What this task involves
Nothing but the lines from the one containing "endfunction" through the final line of the data should be repeated, and each must be exact.

Records supplied

--- src/rtl/core/osa_pkg.sv ---
// Shared types, constants and a helper function for the attention head core.
package osa_pkg;

    localparam int SCORE_W  = 40;
    localparam int WEIGHT_W = 17;
    localparam int SUM_W    = 32;
    localparam int ACC_W    = 48;
    localparam int DACC_W   = 58;

    localparam logic signed [SCORE_W-1:0] SCORE_MIN = {1'b1, {(SCORE_W-1){1'b0}}};
    localparam logic signed [SCORE_W-1:0] EXP_FLOOR = -40'sd1048576;
    localparam logic [30:0] TERM_ONE = 31'h4000_0000;
    localparam logic [3:0] EXP_TERMS = 4'd10;

    typedef enum logic [1:0] {
        OP_KEY   = 2'd0,
        OP_VALUE = 2'd1,
        OP_QUERY = 2'd2
    } opcode_t;

    typedef enum logic [1:0] {
        CFG_SEQ_LENGTH  = 2'd0,
        CFG_HEAD_SIZE   = 2'd1,
        CFG_SCORE_SCALE = 2'd2,
        CFG_CAUSAL_ON   = 2'd3
    } cfg_index_t;

    typedef enum logic [3:0] {
        ST_IDLE,
        ST_SCORE,
        ST_DRAIN,
        ST_WRD,
        ST_WDIFF,
        ST_WEXP,
        ST_ACC,
        ST_ADRAIN,
        ST_ORD,
        ST_OSTART,
        ST_OWAIT,
        ST_OPUT
    } top_state_t;

    typedef enum logic [2:0] {
        EXP_IDLE,
        EXP_MUL,
        EXP_RCP,
        EXP_FIX,
        EXP_POW,
        EXP_DONE
    } exp_state_t;

    typedef enum logic [1:0] {
        DIV_IDLE,
        DIV_RUN,
        DIV_DONE
    } div_state_t;

    typedef struct packed {
        logic                done;
        logic [WEIGHT_W-1:0] weight;
    } exp_res_t;

    typedef struct packed {
        logic               done;
        logic signed [15:0] q;
    } div_res_t;

    function automatic logic [31:0] recip(input logic [3:0] idx);
        logic [31:0] r;
        case (idx)
            4'd1:    r = 32'd4294967295;
            4'd2:    r = 32'd2147483647;
            4'd3:    r = 32'd1431655765;
            4'd4:    r = 32'd1073741823;
            4'd5:    r = 32'd858993459;
            4'd6:    r = 32'd715827882;
            4'd7:    r = 32'd613566756;
            4'd8:    r = 32'd536870911;
            4'd9:    r = 32'd477218588;
            4'd10:   r = 32'd429496729;
            default: r = 32'd0;
        endcase
        return r;
    endfunction

    // exp(-1) in Q2.30 from the ten-term series
    localparam logic [31:0] EXP_E1 = 32'd395007567;

endpackage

Answer space
    endfunction

    // exp(-1) in Q2.30 from the ten-term series
    localparam logic [31:0] EXP_E1 = 32'd395007567;

endpackage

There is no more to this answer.